Existen distintos Gus Van Sant. El más indi y experimental de Mi Idaho privado, que ha ido apareciendo cíclicamente en Gerry, Elefant o Paranoid Park; el comercial con disimulo de El indomable Will Hunting o Descubriendo a Forrester; el político, que acertó con Milk e incluso el directamente malo de Psycho.
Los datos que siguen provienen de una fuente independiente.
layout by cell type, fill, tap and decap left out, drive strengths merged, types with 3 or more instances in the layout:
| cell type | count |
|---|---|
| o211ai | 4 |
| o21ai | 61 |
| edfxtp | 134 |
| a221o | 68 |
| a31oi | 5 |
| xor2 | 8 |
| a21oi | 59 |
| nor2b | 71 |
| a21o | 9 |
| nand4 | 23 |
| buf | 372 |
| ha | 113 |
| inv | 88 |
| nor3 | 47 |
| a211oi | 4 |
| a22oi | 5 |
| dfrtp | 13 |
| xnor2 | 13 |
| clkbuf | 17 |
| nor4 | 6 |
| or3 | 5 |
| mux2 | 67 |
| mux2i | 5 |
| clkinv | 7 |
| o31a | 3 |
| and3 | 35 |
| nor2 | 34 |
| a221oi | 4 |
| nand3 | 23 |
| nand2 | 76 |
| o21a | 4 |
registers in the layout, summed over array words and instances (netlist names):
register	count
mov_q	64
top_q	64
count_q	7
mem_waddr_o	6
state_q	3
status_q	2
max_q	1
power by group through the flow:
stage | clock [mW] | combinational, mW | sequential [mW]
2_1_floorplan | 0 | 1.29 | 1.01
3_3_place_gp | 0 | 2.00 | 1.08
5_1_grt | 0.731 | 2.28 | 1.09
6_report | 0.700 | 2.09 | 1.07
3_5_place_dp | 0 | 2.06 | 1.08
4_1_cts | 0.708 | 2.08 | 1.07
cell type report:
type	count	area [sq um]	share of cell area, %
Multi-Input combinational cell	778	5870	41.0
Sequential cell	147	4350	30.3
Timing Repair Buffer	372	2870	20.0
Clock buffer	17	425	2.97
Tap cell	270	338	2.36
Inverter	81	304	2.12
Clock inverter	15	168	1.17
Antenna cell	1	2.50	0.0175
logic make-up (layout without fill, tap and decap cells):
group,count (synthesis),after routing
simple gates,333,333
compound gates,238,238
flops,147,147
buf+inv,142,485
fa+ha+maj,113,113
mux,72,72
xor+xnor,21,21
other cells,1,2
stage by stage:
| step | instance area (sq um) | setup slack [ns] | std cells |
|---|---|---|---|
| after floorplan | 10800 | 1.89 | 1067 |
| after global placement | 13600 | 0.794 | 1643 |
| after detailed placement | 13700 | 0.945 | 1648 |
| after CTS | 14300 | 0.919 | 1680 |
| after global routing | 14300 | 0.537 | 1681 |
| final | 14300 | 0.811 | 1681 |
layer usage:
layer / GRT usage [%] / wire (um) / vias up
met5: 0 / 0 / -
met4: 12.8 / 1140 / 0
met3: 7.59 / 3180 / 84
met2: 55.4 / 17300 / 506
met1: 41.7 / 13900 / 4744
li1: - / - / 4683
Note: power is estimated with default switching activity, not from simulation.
$ cat config.mk
export PLATFORM = sky130hd
export DESIGN_NAME = tin_bhq_ram
export DESIGN_NICKNAME = d
export VERILOG_FILES = /design/src/sv/tin_bhq_ram.sv
export SDC_FILE = /design/constraint.sdc
export NUM_CORES = 1
export LEC_CHECK = 0
export BUFFER_PORTS_ARGS = -buffer_cell sky130_fd_sc_hd__buf_4
export CAP_MARGIN = 20
export CORE_UTILIZATION = 56
export CTS_CLUSTER_DIAMETER = 200
export DETAILED_ROUTE_END_ITERATION = 7
export GPL_TIMING_DRIVEN = 0
export PLACE_DENSITY = 0.74
export SETUP_SLACK_MARGIN = 0.1
export SLEW_MARGIN = 20
export SYNTH_ARGS = -nofsm -noshare
export SYNTH_HDL_FRONTEND = slang
export SYNTH_SLANG_ARGS = --single-unit
$ cat constraint.sdc
create_clock -name clk -period 3.4 [get_ports clk]
set_input_delay 0.51 -clock clk [delete_from_list [all_inputs] [get_ports clk]]
set_output_delay 0.51 -clock clk [all_outputs]
set_load 0.01 [all_outputs]
`config.mk`:
```
export PLATFORM = sky130hd
export DESIGN_NAME = first_fit_heap_allocator_unit
export DESIGN_NICKNAME = d
export VERILOG_FILES = /design/src/rtl/ffha_pkg.sv /design/src/rtl/first_fit_heap_allocator_unit.sv /design/src/rtl/ffha_front.sv /design/src/rtl/ffha_cmdq.sv /design/src/rtl/ffha_back.sv
export SDC_FILE = /design/constraint.sdc
export NUM_CORES = 2
export LEC_CHECK = 0
export BUFFER_PORTS_ARGS = -buffer_cell sky130_fd_sc_hd__buf_2
export CAP_MARGIN = 20
export CORE_MARGIN = 2
export CORE_UTILIZATION = 36
export CTS_CLUSTER_DIAMETER = 80
export DETAILED_ROUTE_END_ITERATION = 8
export GPL_ROUTABILITY_DRIVEN = 0
export SLEW_MARGIN = 20
export SYNTH_ARGS = -nofsm -noshare
export SYNTH_HDL_FRONTEND = slang
export SYNTH_HIERARCHICAL = 1
export SYNTH_SLANG_ARGS = --single-unit
export TNS_END_PERCENT = 50
```
`constraint.sdc`:
```
create_clock -name i_clk -period 7.1 [get_ports i_clk]
set_input_delay 0.355 -clock i_clk [delete_from_list [all_inputs] [get_ports i_clk]]
set_output_delay 0.355 -clock i_clk [all_outputs]
set_load 0.01 [all_outputs]
```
Ese eclecticismo irregular se traslada a su última película. Porque en Tierra prometida, hay varias cintas, o varios estilos, tonos e intenciones, si queréis. Tras una trama simple, un desarrollo esquemático y previsible y un discurso panfletario hallamos un retrato humano eficaz, hasta cierto punto revelador, de las gentes que habitan la América definida como profunda, de una clase trabajadora y rural que pocas veces ocupa el centro de las historias que nos llegan.
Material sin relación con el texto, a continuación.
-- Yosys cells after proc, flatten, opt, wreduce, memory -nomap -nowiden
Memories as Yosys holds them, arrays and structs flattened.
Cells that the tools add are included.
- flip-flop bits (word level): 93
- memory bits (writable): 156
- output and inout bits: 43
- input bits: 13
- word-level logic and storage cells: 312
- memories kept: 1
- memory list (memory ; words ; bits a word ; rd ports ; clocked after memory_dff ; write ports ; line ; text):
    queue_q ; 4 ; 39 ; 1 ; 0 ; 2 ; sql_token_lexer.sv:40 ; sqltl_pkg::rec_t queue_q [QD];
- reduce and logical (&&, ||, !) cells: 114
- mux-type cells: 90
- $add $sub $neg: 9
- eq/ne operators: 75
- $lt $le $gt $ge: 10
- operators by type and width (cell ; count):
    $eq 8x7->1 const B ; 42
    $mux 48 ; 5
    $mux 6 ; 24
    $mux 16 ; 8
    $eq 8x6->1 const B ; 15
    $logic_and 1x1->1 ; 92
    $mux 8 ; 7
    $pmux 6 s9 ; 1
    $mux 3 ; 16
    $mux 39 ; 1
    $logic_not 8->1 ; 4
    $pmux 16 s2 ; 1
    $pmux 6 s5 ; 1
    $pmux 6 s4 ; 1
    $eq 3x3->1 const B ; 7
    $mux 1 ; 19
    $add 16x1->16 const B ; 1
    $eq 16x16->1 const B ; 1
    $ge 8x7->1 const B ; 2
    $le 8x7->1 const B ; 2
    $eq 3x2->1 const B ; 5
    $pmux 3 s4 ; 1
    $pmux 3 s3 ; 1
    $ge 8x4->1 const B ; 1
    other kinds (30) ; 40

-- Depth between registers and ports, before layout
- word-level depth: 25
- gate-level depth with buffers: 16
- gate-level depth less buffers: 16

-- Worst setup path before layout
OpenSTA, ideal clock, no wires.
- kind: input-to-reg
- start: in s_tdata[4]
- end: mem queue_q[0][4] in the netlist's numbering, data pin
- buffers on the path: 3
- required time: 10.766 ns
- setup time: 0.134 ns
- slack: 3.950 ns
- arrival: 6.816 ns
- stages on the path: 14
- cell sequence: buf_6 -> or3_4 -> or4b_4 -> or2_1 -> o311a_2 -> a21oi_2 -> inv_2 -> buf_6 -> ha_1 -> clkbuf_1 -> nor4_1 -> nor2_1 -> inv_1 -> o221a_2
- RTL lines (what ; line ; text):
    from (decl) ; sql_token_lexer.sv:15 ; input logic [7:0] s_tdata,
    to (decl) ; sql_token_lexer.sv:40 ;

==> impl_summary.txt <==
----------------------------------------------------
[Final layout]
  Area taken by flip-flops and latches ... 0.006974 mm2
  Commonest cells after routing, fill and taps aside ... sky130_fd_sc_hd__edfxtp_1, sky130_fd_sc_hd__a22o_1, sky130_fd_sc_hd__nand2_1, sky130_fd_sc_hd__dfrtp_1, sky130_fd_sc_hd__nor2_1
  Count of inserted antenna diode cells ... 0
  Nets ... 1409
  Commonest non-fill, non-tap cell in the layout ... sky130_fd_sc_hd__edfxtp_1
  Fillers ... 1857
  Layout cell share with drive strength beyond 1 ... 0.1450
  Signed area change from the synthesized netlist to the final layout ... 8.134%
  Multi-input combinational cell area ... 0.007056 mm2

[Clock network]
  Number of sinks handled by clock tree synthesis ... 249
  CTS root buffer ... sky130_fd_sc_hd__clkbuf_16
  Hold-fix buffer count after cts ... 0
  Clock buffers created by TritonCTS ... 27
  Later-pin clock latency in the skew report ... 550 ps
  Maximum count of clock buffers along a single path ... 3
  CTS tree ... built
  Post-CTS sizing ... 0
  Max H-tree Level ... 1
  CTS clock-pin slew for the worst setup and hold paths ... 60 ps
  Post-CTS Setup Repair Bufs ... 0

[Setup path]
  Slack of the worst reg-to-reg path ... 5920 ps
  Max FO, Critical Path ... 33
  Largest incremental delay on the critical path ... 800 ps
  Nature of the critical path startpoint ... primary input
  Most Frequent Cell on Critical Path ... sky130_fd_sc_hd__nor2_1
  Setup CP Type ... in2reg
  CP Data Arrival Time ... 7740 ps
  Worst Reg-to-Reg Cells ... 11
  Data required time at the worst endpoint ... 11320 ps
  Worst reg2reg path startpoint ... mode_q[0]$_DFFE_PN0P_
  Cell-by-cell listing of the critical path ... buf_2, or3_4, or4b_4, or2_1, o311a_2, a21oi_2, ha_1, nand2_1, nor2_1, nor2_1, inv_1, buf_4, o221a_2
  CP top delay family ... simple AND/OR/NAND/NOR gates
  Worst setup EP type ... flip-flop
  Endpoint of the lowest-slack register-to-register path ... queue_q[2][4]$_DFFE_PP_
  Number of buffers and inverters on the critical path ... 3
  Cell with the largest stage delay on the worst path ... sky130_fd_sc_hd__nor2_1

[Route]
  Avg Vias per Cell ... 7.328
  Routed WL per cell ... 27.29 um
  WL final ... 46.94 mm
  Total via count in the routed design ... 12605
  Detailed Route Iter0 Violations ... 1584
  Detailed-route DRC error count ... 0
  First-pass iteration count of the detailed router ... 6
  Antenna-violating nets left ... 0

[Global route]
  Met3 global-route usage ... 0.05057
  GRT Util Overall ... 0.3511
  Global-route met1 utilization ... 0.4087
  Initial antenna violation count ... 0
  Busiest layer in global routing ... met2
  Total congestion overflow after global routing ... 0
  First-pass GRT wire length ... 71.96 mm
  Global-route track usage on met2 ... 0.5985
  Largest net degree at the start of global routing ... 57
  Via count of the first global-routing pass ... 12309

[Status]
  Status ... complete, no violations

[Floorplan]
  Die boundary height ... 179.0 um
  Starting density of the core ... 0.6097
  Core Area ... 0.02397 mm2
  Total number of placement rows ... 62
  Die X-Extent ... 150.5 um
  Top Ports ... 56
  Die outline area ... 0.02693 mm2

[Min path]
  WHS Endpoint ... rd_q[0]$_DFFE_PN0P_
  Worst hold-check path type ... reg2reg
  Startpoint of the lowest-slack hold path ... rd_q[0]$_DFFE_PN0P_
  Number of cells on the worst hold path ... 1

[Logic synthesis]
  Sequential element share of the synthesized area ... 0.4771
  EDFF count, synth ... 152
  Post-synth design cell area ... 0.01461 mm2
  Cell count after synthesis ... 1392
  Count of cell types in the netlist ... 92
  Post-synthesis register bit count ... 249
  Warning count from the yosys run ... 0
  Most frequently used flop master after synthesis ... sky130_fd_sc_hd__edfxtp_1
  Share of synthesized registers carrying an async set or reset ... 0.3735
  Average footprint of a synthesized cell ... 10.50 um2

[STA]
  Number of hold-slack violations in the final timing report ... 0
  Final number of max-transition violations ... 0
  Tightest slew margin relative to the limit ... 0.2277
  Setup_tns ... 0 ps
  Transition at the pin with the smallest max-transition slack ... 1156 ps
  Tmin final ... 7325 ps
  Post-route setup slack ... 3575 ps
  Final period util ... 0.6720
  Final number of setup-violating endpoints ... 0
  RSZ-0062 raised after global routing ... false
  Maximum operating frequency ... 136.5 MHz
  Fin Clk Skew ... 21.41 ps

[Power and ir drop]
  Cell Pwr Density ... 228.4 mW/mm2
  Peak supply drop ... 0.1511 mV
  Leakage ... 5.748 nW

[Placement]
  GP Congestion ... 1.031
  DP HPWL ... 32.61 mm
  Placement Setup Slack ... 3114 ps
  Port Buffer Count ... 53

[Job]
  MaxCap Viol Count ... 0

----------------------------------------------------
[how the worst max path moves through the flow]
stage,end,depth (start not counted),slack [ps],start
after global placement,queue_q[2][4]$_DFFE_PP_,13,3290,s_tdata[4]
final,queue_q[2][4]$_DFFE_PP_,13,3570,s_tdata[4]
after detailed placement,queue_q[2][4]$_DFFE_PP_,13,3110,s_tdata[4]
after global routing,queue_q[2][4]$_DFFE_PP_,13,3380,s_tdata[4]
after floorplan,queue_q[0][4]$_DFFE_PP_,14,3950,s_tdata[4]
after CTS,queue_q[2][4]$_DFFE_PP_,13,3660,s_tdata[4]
--- config.mk ---
export PLATFORM = sky130hd
export DESIGN_NAME = qrs_div
export DESIGN_NICKNAME = d
export VERILOG_FILES = /design/src/design/qrs_div.sv
export SDC_FILE = /design/constraint.sdc
export NUM_CORES = 2
export LEC_CHECK = 0
export BUFFER_PORTS_ARGS = -buffer_cell sky130_fd_sc_hd__buf_2
export CORE_ASPECT_RATIO = 0.9
export CORE_UTILIZATION = 45
export CTS_CLUSTER_DIAMETER = 50
export DETAILED_ROUTE_END_ITERATION = 16
export PLACE_DENSITY = 0.7
export SLEW_MARGIN = 20
export SYNTH_ARGS = -nofsm -noshare
export SYNTH_HDL_FRONTEND = slang
export SYNTH_SLANG_ARGS = --single-unit
--- constraint.sdc ---
create_clock -name clk -period 7.7 [get_ports clk]
set_clock_uncertainty 0.1 [all_clocks]
set_input_delay 0.385 -clock clk [delete_from_list [all_inputs] [get_ports clk]]
set_output_delay 0.385 -clock clk [all_outputs]
set_load 0.005 [all_outputs]
--- src/design/qrs_div.sv ---
// Pipelined restoring unsigned divider, one quotient bit per stage.
module qrs_div #(
	parameter int MW  = 35,
	parameter int DVW = 17,
	parameter int SW  = 1
) (
	input  logic            clk,
	input  logic            arst_n,
	input  logic            en,
	input  logic            in_valid,
	input  logic [MW-1:0]   in_num,
	input  logic [DVW-1:0]  in_den,
	input  logic [SW-1:0]   in_side,
	output logic            out_valid,
	output logic [MW-1:0]   out_quo,
	output logic [SW-1:0]   out_side
);

	logic           v_s    [MW+1];
	logic [MW-1:0]  qn_s   [MW+1];
	logic [DVW-1:0] rem_s  [MW+1];
	logic [DVW-1:0] dv_s   [MW+1];
	logic [SW-1:0]  side_s [MW+1];

	always_ff @(posedge clk or negedge arst_n) begin
		if (!arst_n) begin
			v_s[0] <= 1'b0;
		end else if (en) begin
			v_s[0] <= in_valid;
		end
	end

	always_ff @(posedge clk) begin
		if (en) begin
			qn_s[0]   <= in_num;
			rem_s[0]  <= '0;
			dv_s[0]   <= in_den;
			side_s[0] <= in_side;
		end
	end

	for (genvar k = 0; k < MW; k++) begin : g_step
		logic [DVW:0] rem_sh;
		logic [DVW:0] dv_x;
		logic [DVW:0] rem_n;
		logic         ge;

		assign rem_sh = {rem_s[k], qn_s[k][MW-1]};
		assign dv_x   = {1'b0, dv_s[k]};
		assign ge     = (rem_sh >= dv_x);
		assign rem_n  = ge ? (rem_sh - dv_x) : rem_sh;

		always_ff @(posedge clk or negedge arst_n) begin
			if (!arst_n) begin
				v_s[k+1] <= 1'b0;
			end else if (en) begin
				v_s[k+1] <= v_s[k];
			end
		end

		always_ff @(posedge clk) begin
			if (en) begin
				qn_s[k+1]   <= {qn_s[k][MW-2:0], ge};
				rem_s[k+1]  <= rem_n[DVW-1:0];
				dv_s[k+1]   <= dv_s[k];
				side_s[k+1] <= side_s[k];
			end
		end
	end

	assign out_valid = v_s[MW];
	assign out_quo   = qn_s[MW];
	assign out_side  = side_s[MW];

endmodule
--- config.mk ---
export PLATFORM = sky130hd
export DESIGN_NAME = ll1_table_driven_parser
export DESIGN_NICKNAME = d
export VERILOG_FILES = /design/src/design/llp_pkg.sv /design/src/design/llp_ram.sv /design/src/design/llp_step.sv /design/src/design/ll1_table_driven_parser.sv
export SDC_FILE = /design/constraint.sdc
export NUM_CORES = 1
export LEC_CHECK = 0
export BUFFER_PORTS_ARGS = -buffer_cell sky130_fd_sc_hd__buf_4
export CAP_MARGIN = 20
export CORE_UTILIZATION = 57
export CTS_CLUSTER_SIZE = 12
export DETAILED_ROUTE_END_ITERATION = 8
export PLACE_DENSITY = 0.76
export SLEW_MARGIN = 10
export SYNTH_ARGS = -nofsm -noshare
export SYNTH_HDL_FRONTEND = slang
export SYNTH_HIERARCHICAL = 1
export SYNTH_SLANG_ARGS = --single-unit
--- constraint.sdc ---
create_clock -name clk -period 5.26 [get_ports clk]
set_clock_uncertainty 0.2 [all_clocks]
set_input_delay 0.789 -clock clk [delete_from_list [all_inputs] [get_ports clk]]
set_output_delay 0.789 -clock clk [all_outputs]
set_load 0.02 [all_outputs]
El conflicto político-económico entre dos empleados de una multinacional (Matt Damon – que también firma el guión- y Frances McDormand) y los lugareños acude a los tópicos y lugares comunes: los primeros les intentan alquilar las tierras para extraer gas natural por el sistema de fracking, los segundos se dividen entre aquellos que sólo ven el dinero fácil y los más telúricos y conservacionistas. La dialéctica se complementa con la llegada de un activista ‘verde’, y todo acaba resultando muy discursivo e ingenuo, pero salpicado algunos diálogos ocurrentes y de personajes atractivos – desde la maestra de escuela (impecable y bella Rosemary DeWitt) a los que arreglan el tractor y beben cerveza tras una dura jornada de trabajo-. Es como si lo peor de Erin Brockovich se mezclase con pasajes de algunas de las novelas de Cormac McCarthy; y en medio de esa mescolanza hay tiempo para aburrirse, para sonrojarse y también para disfrutar.